I'm setting up an internal load balancer (with external-dns as a nice bonus) for several Kubernetes clusters so that my central Thanos can scrape metrics from them. I want to stick to Kubernetes-native solutions and avoid relying on cloud infrastructure. Do you think implementing a service mesh would be excessive for this purpose?
4 Answers
We actually do this setup! Our clusters are fully independent but connected through Thanos using Istio. The great thing is if Istio ever goes down, the system still operates independently without data loss. Honestly, this approach has its advantages over remote-write because it allows for temporary outages in Istio without raising alarms. Just make sure you design it properly since Istio can be tricky and may fail if not handled carefully.
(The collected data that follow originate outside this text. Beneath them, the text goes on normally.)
What follows belongs to an exercise in optimizing a design on an open flow for small area and a short achievable clock period; a production flow would make more cautious choices.
Function was not checked in any run shown here: the RTL went through the layout flow alone.
Power is estimated from default activity; no workload was simulated.

`flow/config.mk`:
```
export PLATFORM = sky130hd
export DESIGN_NAME = ring_rx_check
export DESIGN_NICKNAME = ring_rx_check
export VERILOG_FILES = /design/flow/design.v
export SDC_FILE = /design/flow/constraint.sdc
export NUM_CORES = 4
export LEC_CHECK = 0
export CAP_MARGIN = 20
export CORE_MARGIN = 2
export CORE_UTILIZATION = 40
export SLEW_MARGIN = 20
export SYNTH_MEMORY_MAX_BITS = 16384
```
`flow/constraint.sdc`:
```
create_clock -name core_clock -period 11.0 [get_ports {clk}]
set_input_delay 2.2000 -clock core_clock [delete_from_list [all_inputs] [get_ports {clk}]]
set_output_delay 2.2000 -clock core_clock [all_outputs]
set_load 0.01 [all_outputs]
```
`flow/design.v`:
```
module dec8b10b (
    input  wire [9:0] code,
    input  wire       rd_in,      
    output wire [7:0] data,
    output wire       k,
    output wire       cv,         
    output wire       rd_out
);
    wire [5:0] six  = code[5:0];
    wire [3:0] four = code[9:6];
    reg  [4:0] x;         
    reg        v6m, v6p;  
    reg        flip;      
    reg        k28;       
    reg        xa7m;      
    reg        xa7p;      
    reg        xk7;       
    reg        s6p, s6n;  
    localparam [64*14-1:0] TAB6 = {
        14'b11111001000010,
        14'b11110001000010,
        14'b11101001000010,
        14'b11100101100010,
        14'b11011001000010,
        14'b01111101000010,
        14'b00000101000010,
        14'b00111010000010,
        14'b10111001000010,
        14'b10000101000010,
        14'b11111101000010,
        14'b10100110010000,
        14'b11000101000010,
        14'b10010110010000,
        14'b10001110010000,
        14'b10000001000001,
        14'b01111001000010,
        14'b00001101000010,
        14'b00010101000010,
        14'b01100110000000,
        14'b00100101000010,
        14'b01010110000000,
        14'b01001110000000,
        14'b10111011000101,
        14'b01000101000010,
        14'b00110110000000,
        14'b00101110000000,
        14'b11011011000101,
        14'b00011110000000,
        14'b11101011000101,
        14'b11110011000101,
        14'b00000001000001,
        14'b11111001000010,
        14'b11110101000110,
        14'b11101101000110,
        14'b11100110000000,
        14'b11011101000110,
        14'b11010110000000,
        14'b11001110000000,
        14'b01000011000001,
        14'b10111101000110,
        14'b10110110000000,
        14'b10101110000000,
        14'b00100011000001,
        14'b10011110000000,
        14'b00010011000001,
        14'b00001011000001,
        14'b10000001000001,
        14'b01111001000010,
        14'b01110110001000,
        14'b01101110001000,
        14'b11000011000001,
        14'b01011110001000,
        14'b11111011000001,
        14'b10000011000001,
        14'b01000001000001,
        14'b00111100000001,
        14'b00000011000001,
        14'b01111011000001,
        14'b00100001000001,
        14'b11100011100001,
        14'b00010001000001,
        14'b00001001000001,
        14'b00000001000001
    };
    always @* {x, v6m, v6p, flip, k28, xa7m, xa7p, xk7, s6p, s6n} = TAB6[14*six +: 14];
    wire [3:0] fd = (six == 6'b000011) ? ~four : four;
    reg  [2:0] y;         
    reg        dm, dp;    
    reg        f4p, f4n;  
    localparam [16*3-1:0] TABY = {3'd0, 3'd7, 3'd0, 3'd3, 3'd4, 3'd2, 3'd1, 3'd7, 3'd7, 3'd6, 3'd5, 3'd4, 3'd3, 3'd0, 3'd7, 3'd0};
    localparam [16*4-1:0] TAB4 = {4'b0010, 4'b0010, 4'b1010, 4'b0110, 4'b1010, 4'b1100, 4'b1100, 4'b0001, 4'b0010, 4'b1100, 4'b1100, 4'b0101, 4'b1001, 4'b0101, 4'b0001, 4'b0001};
    always @* begin
        y = TABY[3*fd +: 3];
        {dm, dp, f4p, f4n} = TAB4[4*four +: 4];
    end
    wire p7m = four == 4'b0111, a7m = four == 4'b1110;    
    wire p7p = four == 4'b1000, a7p = four == 4'b0001;    
    wire ok4m = dm | (k28 ? a7m : ((p7m & !xa7m) | (a7m & (xa7m | xk7))));
    wire ok4p = dp | (k28 ? a7p : ((p7p & !xa7p) | (a7p & (xa7p | xk7))));
    wire ok_m = v6m & (flip ? ok4p : ok4m);
    wire ok_p = v6p & (flip ? ok4m : ok4p);
    assign cv   = rd_in ? !ok_p : !ok_m;
    assign k    = k28 | (xk7 & (a7m | a7p));
    assign data = {y, x};
    wire   rd6  = s6p | (rd_in & !s6n);
    assign rd_out = f4p | (rd6 & !f4n);
endmodule
module ring_rx_check (
    input  wire        clk,
    input  wire        rst,           
    input  wire        col_valid,     
    input  wire [39:0] col_code,      
    input  wire        los,           
    output reg         v_valid,       
    output reg  [3:0]  v_reason,      
    output reg  [9:0]  v_len,         
    output wire [95:0] v_hdr,         
    output reg  [15:0] cnt_good,
    output reg  [15:0] cnt_hcrc,
    output reg  [15:0] cnt_bad,
    output wire [63:0] cnt_cv         
);
    localparam [3:0] R_GOOD      = 4'd0;
    localparam [3:0] R_HCRC      = 4'd1;
    localparam [3:0] R_LL_BAD    = 4'd2;
    localparam [3:0] R_SHORT     = 4'd3;
    localparam [3:0] R_LONG      = 4'd4;
    localparam [3:0] R_UNALIGNED = 4'd5;
    localparam [3:0] R_TRAILER   = 4'd6;
    localparam [3:0] R_ENDBAD    = 4'd7;
    localparam [3:0] R_CONTROL   = 4'd8;
    localparam [3:0] R_LANEFAULT = 4'd9;
    localparam [7:0] K27_7 = 8'hFB;
    localparam [7:0] K29_7 = 8'hFD;
    localparam [7:0] K30_7 = 8'hFE;
    localparam [31:0] CRC32_RESIDUE = 32'hDEBB20E3;
    integer i, b;
    reg  [39:0] c1;
    reg         v1, f1, r1;
    always @(posedge clk) begin
        c1 <= col_code;
        v1 <= col_valid && !rst;
        f1 <= los && !rst;
        r1 <= rst;
    end
    reg  [3:0]  rd;
    wire [31:0] dec_data;
    wire [3:0]  dec_k, dec_cv, rd_next;
    genvar g;
    generate
        for (g = 0; g < 4; g = g + 1) begin : lane
            dec8b10b u_dec (
                .code   (c1[10*g +: 10]),
                .rd_in  (rd[g]),
                .data   (dec_data[8*g +: 8]),
                .k      (dec_k[g]),
                .cv     (dec_cv[g]),
                .rd_out (rd_next[g])
            );
        end
    endgenerate
    always @(posedge clk) begin
        if (r1)
            rd <= 4'b0000;
        else if (v1)
            rd <= rd_next;
    end
    reg  [31:0] d2;
    reg  [3:0]  k2, cv2;
    reg         v2, f2;
    always @(posedge clk) begin
        d2  <= dec_data;
        k2  <= dec_k;
        cv2 <= dec_cv;
        v2  <= v1 && !rst;
        f2  <= f1 && !rst;
    end
    reg [15:0] cv_cnt [0:3];
    always @(posedge clk) begin
        for (i = 0; i < 4; i = i + 1)
            if (rst)
                cv_cnt[i] <= 16'd0;
            else if (v2 && cv2[i] && cv_cnt[i] != 16'hFFFF)
                cv_cnt[i] <= cv_cnt[i] + 16'd1;
    end
    assign cnt_cv = {cv_cnt[3], cv_cnt[2], cv_cnt[1], cv_cnt[0]};
    reg [4:0] col_no;
    reg [4:0] ts1 [0:3];
    reg [4:0] ts2 [0:3];
    reg [4:0] ts3 [0:3];
    reg [1:0] live [0:3];
    reg [3:0] lane_fault;
    reg [1:0] live_now [0:3];     
    always @* begin
        for (i = 0; i < 4; i = i + 1) begin
            live_now[i] = live[i];
            if ((live[i] == 2'd1 && ts1[i] == col_no) ||
                (live[i] == 2'd2 && ts2[i] == col_no) ||
                (live[i] == 2'd3 && ts3[i] == col_no))
                live_now[i] = live[i] - 2'd1;
            lane_fault[i] = cv2[i] && live[i] == 2'd3 && ts3[i] != col_no;
        end
    end
    always @(posedge clk) begin
        if (r1) begin
            col_no <= 5'd0;
            for (i = 0; i < 4; i = i + 1)
                live[i] <= 2'd0;
        end else if (v2) begin
            col_no <= col_no + 5'd1;
            for (i = 0; i < 4; i = i + 1)
                if (lane_fault[i])
                    live[i] <= 2'd0;
                else if (cv2[i])
                    live[i] <= live_now[i] + 2'd1;
                else
                    live[i] <= live_now[i];
        end
        for (i = 0; i < 4; i = i + 1)
            if (v2 && cv2[i]) begin
                ts1[i] <= col_no;
                ts2[i] <= ts1[i];
                ts3[i] <= ts2[i];
            end
    end
    wire fault2 = f2 || (v2 && lane_fault != 4'b0000);
    reg [3:0] is_end, is_ctl, is_e30;
    reg       start2, end_seen, any_nd, first_ctl, first_e30;
    reg [1:0] first;
    always @* begin
        for (i = 0; i < 4; i = i + 1) begin
            is_end[i] = k2[i] && !cv2[i] &&
                        (d2[8*i +: 8] == K29_7 || d2[8*i +: 8] == K30_7);
            is_e30[i] = k2[i] && !cv2[i] && d2[8*i +: 8] == K30_7;
            is_ctl[i] = cv2[i] || (k2[i] && !is_end[i]);
        end
        start2   = k2 == 4'b1111 && cv2 == 4'b0000 &&
                   d2 == {K27_7, K27_7, K27_7, K27_7};
        end_seen = is_end != 4'b0000;
        any_nd   = (k2 | cv2) != 4'b0000;
        first     = 2'd0;
        first_ctl = is_ctl[0];
        first_e30 = is_e30[0];
        for (i = 3; i >= 0; i = i - 1)
            if (k2[i] || cv2[i]) begin
                first     = i;
                first_ctl = is_ctl[i];
                first_e30 = is_e30[i];
            end
    end
    reg [1:0]  hpos;
    reg [31:0] crc32;
    reg [15:0] crc16;    
    reg [79:0] hdr;      
    function [31:0] crc32_m;
        input [31:0] t;
        begin
            crc32_m[0] = ^(t & 32'h04D101DF);
            crc32_m[1] = ^(t & 32'h09A203BE);
            crc32_m[2] = ^(t & 32'h1344077D);
            crc32_m[3] = ^(t & 32'h26880EFA);
            crc32_m[4] = ^(t & 32'h4D101DF4);
            crc32_m[5] = ^(t & 32'h9A203BE9);
            crc32_m[6] = ^(t & 32'h3091760D);
            crc32_m[7] = ^(t & 32'h6122EC1A);
            crc32_m[8] = ^(t & 32'hC245D835);
            crc32_m[9] = ^(t & 32'h805AB1B5);
            crc32_m[10] = ^(t & 32'h046462B5);
            crc32_m[11] = ^(t & 32'h08C8C56A);
            crc32_m[12] = ^(t & 32'h11918AD4);
            crc32_m[13] = ^(t & 32'h232315A9);
            crc32_m[14] = ^(t & 32'h46462B53);
            crc32_m[15] = ^(t & 32'h8C8C56A6);
            crc32_m[16] = ^(t & 32'h1DC9AC92);
            crc32_m[17] = ^(t & 32'h3B935924);
            crc32_m[18] = ^(t & 32'h7726B249);
            crc32_m[19] = ^(t & 32'hEE4D6493);
            crc32_m[20] = ^(t & 32'hD84BC8F9);
            crc32_m[21] = ^(t & 32'hB446902D);
            crc32_m[22] = ^(t & 32'h6C5C2184);
            crc32_m[23] = ^(t & 32'hD8B84309);
            crc32_m[24] = ^(t & 32'hB5A187CC);
            crc32_m[25] = ^(t & 32'h6F920E46);
            crc32_m[26] = ^(t & 32'hDF241C8C);
            crc32_m[27] = ^(t & 32'hBA9938C7);
            crc32_m[28] = ^(t & 32'h71E37051);
            crc32_m[29] = ^(t & 32'hE3C6E0A3);
            crc32_m[30] = ^(t & 32'hC35CC098);
            crc32_m[31] = ^(t & 32'h826880EF);
        end
    endfunction
    function [15:0] crc16_col_f;
        input [47:0] v;
        begin
            crc16_col_f[0] = ^(v & 48'h1119581C1C58);
            crc16_col_f[1] = ^(v & 48'h2232B03838B0);
            crc16_col_f[2] = ^(v & 48'h446460717160);
            crc16_col_f[3] = ^(v & 48'h88C8C0E2E2C0);
            crc16_col_f[4] = ^(v & 48'h109181C5C581);
            crc16_col_f[5] = ^(v & 48'h313B5B97975B);
            crc16_col_f[6] = ^(v & 48'h6276B62E2EB6);
            crc16_col_f[7] = ^(v & 48'hC4EC6C5D5D6C);
            crc16_col_f[8] = ^(v & 48'h88D9D9BABAD9);
            crc16_col_f[9] = ^(v & 48'h10B3B37575B3);
            crc16_col_f[10] = ^(v & 48'h206667EBEB67);
            crc16_col_f[11] = ^(v & 48'h40CCCED6D6CE);
            crc16_col_f[12] = ^(v & 48'h9181C5B1B1C5);
            crc16_col_f[13] = ^(v & 48'h22038B63638B);
            crc16_col_f[14] = ^(v & 48'h440616C7C716);
            crc16_col_f[15] = ^(v & 48'h880C2C8E8E2C);
        end
    endfunction
    function [15:0] crc16_half_f;
        input [31:0] v;
        begin
            crc16_half_f[0] = ^(v & 32'h11191911);
            crc16_half_f[1] = ^(v & 32'h22323222);
            crc16_half_f[2] = ^(v & 32'h44646444);
            crc16_half_f[3] = ^(v & 32'h88C8C888);
            crc16_half_f[4] = ^(v & 32'h10919110);
            crc16_half_f[5] = ^(v & 32'h313B3B31);
            crc16_half_f[6] = ^(v & 32'h62767662);
            crc16_half_f[7] = ^(v & 32'hC4ECECC4);
            crc16_half_f[8] = ^(v & 32'h88D9D988);
            crc16_half_f[9] = ^(v & 32'h10B3B310);
            crc16_half_f[10] = ^(v & 32'h20666620);
            crc16_half_f[11] = ^(v & 32'h40CCCC40);
            crc16_half_f[12] = ^(v & 32'h91818191);
            crc16_half_f[13] = ^(v & 32'h22030322);
            crc16_half_f[14] = ^(v & 32'h44060644);
            crc16_half_f[15] = ^(v & 32'h880C0C88);
        end
    endfunction
    wire [31:0] crc32_next = crc32_m(crc32 ^ d2);
    wire [15:0] crc16_base = hpos == 2'd0 ? 16'hFFFF : crc16;
    wire [15:0] crc16_col  = crc16_col_f({d2, crc16_base});
    wire [15:0] crc16_half = crc16_half_f({d2[15:0], crc16});
    always @(posedge clk) begin
        if (r1)
            hpos <= 2'd3;
        else if (v2) begin
            if (start2)
                hpos <= 2'd0;
            else if (hpos != 2'd3)
                hpos <= hpos + 2'd1;
        end
        if (v2) begin
            if (start2)
                crc32 <= 32'hFFFFFFFF;
            else
                crc32 <= crc32_next;
        end
        if (v2 && !start2) begin
            if (hpos == 2'd0) begin
                hdr[31:0] <= d2;
                crc16     <= crc16_col;
            end
            if (hpos == 2'd1) begin
                hdr[63:32] <= d2;
                crc16      <= crc16_col;
            end
            if (hpos == 2'd2) begin
                hdr[79:64] <= d2[15:0];
                crc16      <= crc16_half;
            end
        end
    end
    assign v_hdr = {crc16, hdr};
    reg       v3, f3, start3, end3, nd3, ctl3, e30_3, crc_ok3, hcrc_ok3;
    reg [1:0] first3;
    always @(posedge clk) begin
        v3       <= v2 && !rst;
        f3       <= fault2 && !rst;
        start3   <= start2;
        end3     <= end_seen;
        nd3      <= any_nd;
        first3   <= first;
        ctl3     <= first_ctl;
        e30_3    <= first_e30;
        crc_ok3  <= crc32 == CRC32_RESIDUE;
        hcrc_ok3 <= crc16_half == d2[31:16];
    end
    reg        in_frame;
    reg        skip;         
    reg [7:0]  ncol;         
    wire [7:0] lmax_col = hdr[7] ^ hdr[6] ? 8'd132 : 8'd20;
    wire       ll_bad   = hdr[23] && (hdr[7:6] != 2'b11 || hdr[14:8] != 7'h7F);
    wire       too_long = ncol == lmax_col && !(nd3 && first3 == 2'd0);
    always @(posedge clk) begin
        if (r1) begin
            in_frame <= 1'b0;
            skip     <= 1'b0;
        end
        if (rst)
            v_valid <= 1'b0;
        else begin
            v_valid <= 1'b0;
            if (f3) begin
                if (in_frame) begin
                    v_valid  <= 1'b1;
                    v_reason <= R_LANEFAULT;
                    v_len    <= {ncol, 2'b00};
                    in_frame <= 1'b0;
                end
                skip <= 1'b0;
            end else if (v3 && skip) begin
                if (end3)
                    skip <= 1'b0;
            end else if (v3) begin
                if (in_frame) begin
                    if (too_long) begin
                        v_valid  <= 1'b1;
                        v_reason <= R_LONG;
                        v_len    <= {ncol, 2'b00};
                        in_frame <= 1'b0;
                        skip     <= !end3;
                    end else if (nd3) begin
                        v_valid  <= 1'b1;
                        v_len    <= {ncol, first3};
                        in_frame <= 1'b0;
                        if (ctl3)
                            v_reason <= R_CONTROL;
                        else if (ncol[7:2] == 6'd0)
                            v_reason <= R_SHORT;
                        else if (first3 != 2'd0)
                            v_reason <= R_UNALIGNED;
                        else if (e30_3)
                            v_reason <= R_ENDBAD;
                        else if (!crc_ok3)
                            v_reason <= R_TRAILER;
                        else
                            v_reason <= R_GOOD;
                    end else if (ncol == 8'd2 && (!hcrc_ok3 || ll_bad)) begin
                        v_valid  <= 1'b1;
                        v_reason <= hcrc_ok3 ? R_LL_BAD : R_HCRC;
                        v_len    <= 10'd12;
                        in_frame <= 1'b0;
                        skip     <= !hcrc_ok3;
                    end else begin
                        ncol <= ncol + 8'd1;
                    end
                end
                if (start3) begin
                    in_frame <= 1'b1;
                    ncol     <= 8'd0;
                end
            end
        end
    end
    always @(posedge clk) begin
        if (rst) begin
            cnt_good <= 16'd0;
            cnt_hcrc <= 16'd0;
            cnt_bad  <= 16'd0;
        end else if (v_valid) begin
            if (v_reason == R_GOOD) begin
                if (cnt_good != 16'hFFFF) cnt_good <= cnt_good + 16'd1;
            end else if (v_reason == R_HCRC) begin
                if (cnt_hcrc != 16'hFFFF) cnt_hcrc <= cnt_hcrc + 16'd1;
            end else begin
                if (cnt_bad != 16'hFFFF) cnt_bad <= cnt_bad + 16'd1;
            end
        end
    end
endmodule
```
In my opinion, a service mesh might be overkill here. I recommend using the Thanos sidecar for each Prometheus instance instead. You’ll just need to ensure that you can query metrics from the leaf nodes for the last couple of hours.
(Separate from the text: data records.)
This is an optimization exercise on Yosys and OpenROAD, whose aim is small area, a short achievable clock period and few clock cycles per item, not a production implementation. In this exercise RTL edits were held to simulation tests only and were not proved equivalent to the original. Power figures rest on the tool's default switching activity, not on a simulated workload.

## pq_engine
module pq_engine (
  input  wire         clk,
  input  wire         rst_n,
  input  wire         in_valid,
  output wire         in_ready,
  input  wire [63:0] in_data,
  input  wire [4:0]   in_lost_a,
  input  wire [4:0]   in_lost_b,
  output wire         out_valid,
  input  wire         out_ready,
  output reg  [63:0] out_a,
  output reg  [63:0] out_b
);
  function [7:0] gf_mul;
    input [7:0] a;
    input [7:0] b;
    integer i;
    reg [7:0] p, x;
    begin
      p = 8'h00;
      x = a;
      for (i = 0; i < 8; i = i + 1) begin
        if (b[i]) p = p ^ x;
        x = {x[6:0], 1'b0} ^ (x[7] ? 8'h1d : 8'h00);
      end
      gf_mul = p;
    end
  endfunction
  function [7:0] mul_g;
    input [7:0] x;
    mul_g = {x[6:0], 1'b0} ^ (x[7] ? 8'h1d : 8'h00);
  endfunction
  function [7:0] mul_ginv;
    input [7:0] x;
    mul_ginv = {1'b0, x[7:1]} ^ (x[0] ? 8'h8e : 8'h00);
  endfunction
  function [7:0] mul_g29;
    input [7:0] x;
    reg t8, t9, t10;
    begin
      t8  = x[3] ^ x[6];
      t9  = x[4] ^ x[7];
      t10 = x[5] ^ t8;
      mul_g29 = {t8 ^ x[2], x[1] ^ x[2] ^ x[5], x[0] ^ x[1] ^ t9, x[0] ^ t8,
                 t10, t9 ^ t10, x[4] ^ x[5], x[3] ^ t9};
    end
  endfunction
  reg        acc_st;     
  reg        solve_st;   
  reg        out_st;     
  reg [4:0]  unit;       
  reg [4:0]  la, lb;
  reg [7:0]  k1, k2;     
  assign in_ready  = acc_st;
  assign out_valid = out_st;
  wire       accept = in_valid & acc_st;
  wire       first  = (unit == 5'd0);
  wire       clr    = accept & (first | (unit == 5'd1 & (la == 5'd0 | lb == 5'd0)));
  wire       take   = accept & (first | ~((unit == la) | (unit == lb)));
  ...
Settings: LEC_CHECK=0, CAP_MARGIN=20, CORE_MARGIN=2, CORE_UTILIZATION=30, SLEW_MARGIN=20; clock period 12.0 ns.
standard.sh (not shown) runs the stock make flow with config.mk's settings and CLKGATE_MAP_FILE= SYNTH_SCRIPT=/design/flow/synth_recipe.tcl, a recipe that flattens the netlist after the stock synthesis.
==> flow/flow/run.sh <==
#!/bin/bash
# The standard layout, with repair_timing aimed at a setup slack of
# SETUP_SLACK_MARGIN (so paths are sped up well past the 12 ns clock) and
# faster port buffers. The SDC and every other step are the standard flow's own.
set -euo pipefail
bash standard.sh SETUP_SLACK_MARGIN=8.7 \
  "BUFFER_PORTS_ARGS=-buffer_cell sky130_fd_sc_hd__buf_2" finish > standard.log 2>&1
Testbench counts at the start, summed over its fixed seeds: cycles 65,600, items 1,600.
Rerun with:
--- a/flow/flow/run.sh
+++ b/flow/flow/run.sh
@@ -6 +6 @@
-bash standard.sh SETUP_SLACK_MARGIN=8.7 \
+bash standard.sh SETUP_SLACK_MARGIN=8.45 \
Effect:
- The new run completed with no timing, DRC or antenna violations
- critical path depth drops by 14
- sequential cell count stays the same
- total power drops by 16%
- area after synthesis does not change
- clock power drops by about 1%
Rerun with:
--- a/flow/flow/run.sh
+++ b/flow/flow/run.sh
@@ -7 +7 @@
-  "BUFFER_PORTS_ARGS=-buffer_cell sky130_fd_sc_hd__buf_2" finish > standard.log 2>&1
+  "BUFFER_PORTS_ARGS=-buffer_cell sky130_fd_sc_hd__buf_1" finish > standard.log 2>&1
CORE_UTILIZATION = 55   (was 30)
CTS_CLUSTER_DIAMETER = 200   (was unset)
CTS_CLUSTER_SIZE = 50   (was unset)
Result: Utilization came out higher by 29 points. Sequential cell count is unchanged. Power came out lower by a few percent. Worst setup slack loses 0.092 ns. Die area came out lower by well over a third. Final cell count came out lower by roughly a tenth. Hold slack is about the same. Cell area came out lower by a few percent.
Rerun with:
--- a/flow/flow/run.sh
+++ b/flow/flow/run.sh
@@ -6 +6 @@
-bash standard.sh SETUP_SLACK_MARGIN=8.45 \
+bash standard.sh SETUP_SLACK_MARGIN=8.6 \
CTS_CLUSTER_DIAMETER = unset   (was 200)
CTS_CLUSTER_SIZE = unset   (was 50)
=> The new run ran to the end with no violations. Total power grows by 11%. Final area grows by about 12%. Critical path depth grows by 2. Cell count grows by about 6%. Utilization grows by 7.6 points. Global-route usage grows by 2.5 points. Worst setup slack improves by 0.16 ns. Routed wire length grows by about 13%.

## afterwards: timing with drivers on the ports
How much do the figures lean on ideal ports? The routed layouts below were timed once more, with nothing changed but the port constraints. Step 1: set_driving_cell puts a clkbuf_16 on clk and a buf_2 on each other input, an assumption about the parent block. Step 2 times the ports against the registers' clock, not the clock port: input delays grow and output delays shrink by t, the midpoint of the rising clock arrivals with the driver on. a / b / c = ideal / step 1 / step 2; a / b = the first two.
| run | shift t [ns] | setup slack, ns | latest minus earliest clock arrival (ns) | worst slew at a driven data input, ns |
|---|---|---|---|---|
| the first run | 0.502 | 8.567 / 8.535 / 8.096 | 0.017 / 0.018 | 0.09 |
| the second run | 0.491 | 8.484 / 8.429 / 8.093 | 0.013 / 0.013 | 0.08 |
| the third run | 0.481 | 8.392 / 8.392 / 8.044 | 0.014 / 0.014 | 0.08 |
| the fourth run | 0.489 | 8.550 / 8.537 / 8.097 | 0.015 / 0.015 | 0.09 |
After both steps setup and hold are still met in every run listed. The setup slack of the first run, which loses most, moves by -0.032 ns with the drivers and by -0.471 ns with both steps.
Another option to consider is using Tailscale instead of a full service mesh.
Have you considered whether Thanos supports Prometheus remote write? Instead of having Thanos retrieve metrics from your clusters, the clusters could push their metrics to Thanos directly. Just bear in mind, you might need to set up a lightweight collector like Grafana Alloy in each cluster for this.
That's right! You would use the Thanos-receive component as a target for remote writes. However, keep in mind that it can be quite memory-intensive.
I haven’t faced any major issues with Istio going down. There was one incident when the istiod pod went down due to user error, but the gateways continued to function without a hitch.